[TASK PROMPT] What you produce should be every line from the data that includes "Between".

[DATA EXTRACT]
This is an optimization exercise on Yosys and OpenROAD, whose aim is small area, not a production implementation.
Only simulation tests tie the RTL to the original design; equivalence was not proved.
No activity file was given, so power comes from the tool's default toggle rates.

==> inputs of job 7237 <==
## address_mem_encoder
module address_mem_encoder  #(  
        parameter int unsigned output_width = 5,
        parameter int unsigned input_width  = 32
    )(   
        input   logic                       clock, reset, we, clear,
        input   logic [input_width-1:0]     addr_in,
        output  logic [output_width-1:0]    addr_out,
        output  logic                       not_selected, address_conflict, free_space
    );
    logic                          init, end_init;
    logic [output_width-1:0]       pos, start_ptr, end_ptr;
    logic [output_width-1:0]       pos_vector[2**output_width-1:0];
    logic [output_width:0]         pos_start_ptr, pos_end_ptr;
    wire  [2**output_width-1:0]    sel_vector;
    wire  [2**output_width-2:0]    conflict_vector, sel;
    logic [2**output_width-1:0]    used_vector;
    wire  [2**output_width-1:0]    addr_out_comb[2**output_width-1:0];
    logic [input_width-1:0]        task_lookup_reg[2**output_width-1:0];
    assign start_ptr    = pos_start_ptr[output_width-1:0];
    assign end_ptr      = pos_end_ptr[output_width-1:0];
    assign pos          = pos_vector[start_ptr];
    assign end_init     = &end_ptr;
    always_ff @(posedge clock) 
        if (reset) begin
            used_vector                 <= 1'd0;
            init                        <= 1'd1;
            pos_start_ptr               <= {output_width{1'd0}};
            pos_end_ptr                 <= {output_width{1'd0}};
        end
        else if (we & free_space & ~init) begin
            used_vector[pos]            <= 1'd1;
            task_lookup_reg[pos]        <= addr_in;
            pos_start_ptr               <= pos_start_ptr + 1'd1; 
        end
        else if (clear & ~init & ~not_selected & ~address_conflict) begin
            used_vector[addr_out]       <= 1'd0;
            task_lookup_reg[addr_out]   <= {input_width{1'd0}};
            pos_vector[end_ptr]         <= addr_out;
            pos_end_ptr                 <= pos_end_ptr + 1'd1;
        end
        else if (init) begin
            init                        <= ~end_init;
  ...
==> module address_mem_encoder, before the edit <==
module address_mem_encoder  #(  
        parameter int unsigned output_width = 5,
        parameter int unsigned input_width  = 32
    )(   
        input   logic                       clock, reset, we, clear,
        input   logic [input_width-1:0]     addr_in,
        output  logic [output_width-1:0]    addr_out,
        output  logic                       not_selected, address_conflict, free_space
    );
    logic                          init, end_init;
    logic [output_width-1:0]       pos, start_ptr, end_ptr;
    logic [output_width-1:0]       pos_vector[2**output_width-1:0];
    logic [output_width:0]         pos_start_ptr, pos_end_ptr;
    wire  [2**output_width-1:0]    sel_vector;
    wire  [2**output_width-2:0]    conflict_vector, sel;
    logic [2**output_width-1:0]    used_vector;
    wire  [2**output_width-1:0]    addr_out_comb[2**output_width-1:0];
    logic [input_width-1:0]        task_lookup_reg[2**output_width-1:0];
    assign start_ptr    = pos_start_ptr[output_width-1:0];
    assign end_ptr      = pos_end_ptr[output_width-1:0];
    assign pos          = pos_vector[start_ptr];
    assign end_init     = &end_ptr;
    always_ff @(posedge clock) 
        if (reset) begin
            used_vector                 <= 1'd0;
            init                        <= 1'd1;
            pos_start_ptr               <= {output_width{1'd0}};
            pos_end_ptr                 <= {output_width{1'd0}};
        end
        else if (we & free_space & ~init) begin
            used_vector[pos]            <= 1'd1;
            task_lookup_reg[pos]        <= addr_in;
            pos_start_ptr               <= pos_start_ptr + 1'd1; 
        end
        else if (clear & ~init & ~not_selected & ~address_conflict) begin
            used_vector[addr_out]       <= 1'd0;
            task_lookup_reg[addr_out]   <= {input_width{1'd0}};
            pos_vector[end_ptr]         <= addr_out;
            pos_end_ptr                 <= pos_end_ptr + 1'd1;
        end
        else if (init) begin
            init                        <= ~end_init;
            pos_vector[end_ptr]         <= pos_end_ptr[output_width-1:0];
            pos_end_ptr                 <= pos_end_ptr + 1'd1;
            task_lookup_reg[end_ptr]    <= {input_width{1'd0}};
        end
            assign sel_vector[0]    = used_vector[0] & (addr_in == task_lookup_reg[0]);
            assign addr_out_comb[0] = {output_width{1'd0}};
            genvar i;
            generate
            for(i=0; i < 2**output_width-1; i=i+1)
                begin
                    assign sel[i]               = used_vector[i+1] && (addr_in == task_lookup_reg[i+1]);
                    assign sel_vector[i+1]      = sel[i] | sel_vector[i];
                    assign addr_out_comb[i+1]   = addr_out_comb[i] | (sel[i] ? i+1 : {output_width{1'd0}});
                    assign conflict_vector[i]   = sel_vector[i] & sel[i];
                end
            endgenerate
    assign addr_out             = addr_out_comb[2**output_width-1];
    assign not_selected         = ~|sel_vector;
    assign address_conflict     = |conflict_vector;
    assign free_space           = ~&used_vector;
endmodule 
make LEC_CHECK=0 CAP_MARGIN=20 CORE_MARGIN=2 CORE_UTILIZATION=45 PLACE_DENSITY=0.6 SETUP_SLACK_MARGIN=0.15 SLEW_MARGIN=20 finish   # period 5.5 ns
run.sh (not shown) runs the stock make flow with config.mk's settings and CLKGATE_MAP_FILE= SYNTH_SCRIPT=/design/flow/synth_recipe.tcl, a recipe that flattens the netlist after the stock synthesis.
==> inputs of job 4827, as changes to job 7237 <==
==> flow/design.v (replaced) <==
module address_mem_encoder  #(
        parameter int unsigned output_width = 5,
        parameter int unsigned input_width  = 32
    )(
        input   logic                       clock, reset, we, clear,
        input   logic [input_width-1:0]     addr_in,
        output  logic [output_width-1:0]    addr_out,
        output  logic                       not_selected, address_conflict, free_space
    );
    localparam int unsigned N = 2**output_width;
    logic                       init;
    logic [output_width-1:0]    start_ptr, end_ptr;
    logic [N-1:0]               used;
    logic [output_width-1:0]    seq [N-1:0];
    logic [input_width-1:0]     data[N-1:0];
    logic [N-1:0]               sel, head, wsel, csel;
    logic                       do_write, do_clear;
    genvar i;
    generate
        for (i = 0; i < N; i = i + 1) begin : g_cmp
            assign sel[i]  = used[i] & (addr_in == data[i]);
            assign head[i] = ~used[i] & (seq[i] == start_ptr);
        end
    endgenerate
    logic [N-1:0] any_l [output_width:0];
    logic [N-1:0] mul_l [output_width:0];
    assign any_l[0] = sel;
    assign mul_l[0] = '0;
    genvar l, k;
    generate
        for (l = 0; l < output_width; l = l + 1) begin : g_lvl
            for (k = 0; k < (N >> (l+1)); k = k + 1) begin : g_node
                assign any_l[l+1][k] = any_l[l][2*k] | any_l[l][2*k+1];
                assign mul_l[l+1][k] = mul_l[l][2*k] | mul_l[l][2*k+1] |
                                       (any_l[l][2*k] & any_l[l][2*k+1]);
            end
            for (k = (N >> (l+1)); k < N; k = k + 1) begin : g_pad
                assign any_l[l+1][k] = 1'b0;
                assign mul_l[l+1][k] = 1'b0;
            end
        end
    endgenerate
    always_comb begin
        addr_out = '0;
        for (int j = 0; j < N; j = j + 1)
            if (sel[j]) addr_out = addr_out | j[output_width-1:0];
    end
    assign not_selected     = ~any_l[output_width][0];
    assign address_conflict = mul_l[output_width][0];
    assign free_space       = ~&used;
    assign do_write = we & ~init & free_space;
    assign do_clear = clear & ~init & ~do_write & ~not_selected & ~address_conflict;
    assign wsel     = head & {N{we & ~init}};
    assign csel     = sel  & {N{do_clear}};
    always_ff @(posedge clock)
        if (reset) begin
            init      <= 1'b1;
            start_ptr <= '0;
            end_ptr   <= '0;
        end else begin
            if (init) begin
                init    <= ~&end_ptr;
                end_ptr <= end_ptr + 1'b1;
            end else if (do_clear)
                end_ptr <= end_ptr + 1'b1;
            if (do_write)
                start_ptr <= start_ptr + 1'b1;
        end
    always_ff @(posedge clock)
        used <= reset ? '0 : ((used | wsel) & ~csel);
    logic [output_width-1:0] seq_d;
    logic [N-1:0]            seq_keep, seq_load;
    assign seq_keep = ~used & {N{~reset}};
    assign seq_load = csel | {N{reset}};
    generate
        for (i = 0; i < N; i = i + 1) begin : g_seq
            logic [output_width-1:0] ld;
            assign ld = reset ? i[output_width-1:0] : end_ptr;
            always_ff @(posedge clock)
                seq[i] <= (seq[i] & {output_width{seq_keep[i]}}) |
                          (ld     & {output_width{seq_load[i]}});
        end
    endgenerate
    generate
        for (i = 0; i < N; i = i + 1) begin : g_data
            always_ff @(posedge clock)
                data[i] <= (data[i] & {input_width{used[i]}}) |
                           (addr_in & {input_width{wsel[i]}});
        end
    endgenerate
endmodule
Settings changed: CAP_MARGIN 20 to 0, CORE_UTILIZATION 45 to 65, CTS_BUF_LIST set to sky130_fd_sc_hd__clkbuf_4, PLACE_DENSITY 0.6 to 0.8, SETUP_SLACK_MARGIN 0.15 to 0.05, SLEW_MARGIN 20 to 0.
==> comparison <==
- Against job 4827, the critical path depth of job 7237 is higher by 2.
- Between job 4827 and job 7237, the lower clock power is in job 4827 (gap about 14%, measured against job 7237).
- Of job 7237 and job 4827, job 7237 has the higher cell area (gap about 13%, measured against job 4827).
- Between job 7237 and job 4827, the lower cell count is in job 7237 (gap 13%, measured against job 4827).
- Between job 7237 and job 4827, the lower fmax is in job 4827 (gap 1.6%, measured against job 4827).
- Of job 4827 and job 7237, job 7237 has the higher wire length (gap about 15%, measured against job 7237).

what the ideal ports hide:
In the flow no input, the clock included, has a driving cell. The finished layouts below were timed again as built, in two steps.
Step 1 assumes that a clkbuf_16 drives the clock port and a buf_2 every other input.
Step 2 adds t to the input delays and takes it off the output delays; t is the mean of the earliest and latest rising clock arrival at the registers after step 1. Input paths then give back, and output paths get back, about the clock's delay inside the block.
a / b / c = ideal ports / drivers / drivers and shift; a / b = the first two.
run	t, ns	setup slack, ns	worst slew at a driven data input, ns	cell pins on the clock port's net
job 7237	0.816	0.153 / 0.121 / -0.444	0.07	1
job 4827	1.244	0.065 / 0.000 / 0.157	0.05	1
With both steps, setup timing fails in job 7237, where it was met with ideal ports. The setup slack of job 7237, which loses most, moves by -0.032 ns with the drivers and by -0.597 ns with both steps.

[RESULT OF THE TASK]
- Between job 4827 and job 7237, the lower clock power is in job 4827 (gap about 14%, measured against job 7237).
- Between job 7237 and job 4827, the lower cell count is in job 7237 (gap 13%, measured against job 4827).
- Between job 7237 and job 4827, the lower fmax is in job 4827 (gap 1.6%, measured against job 4827).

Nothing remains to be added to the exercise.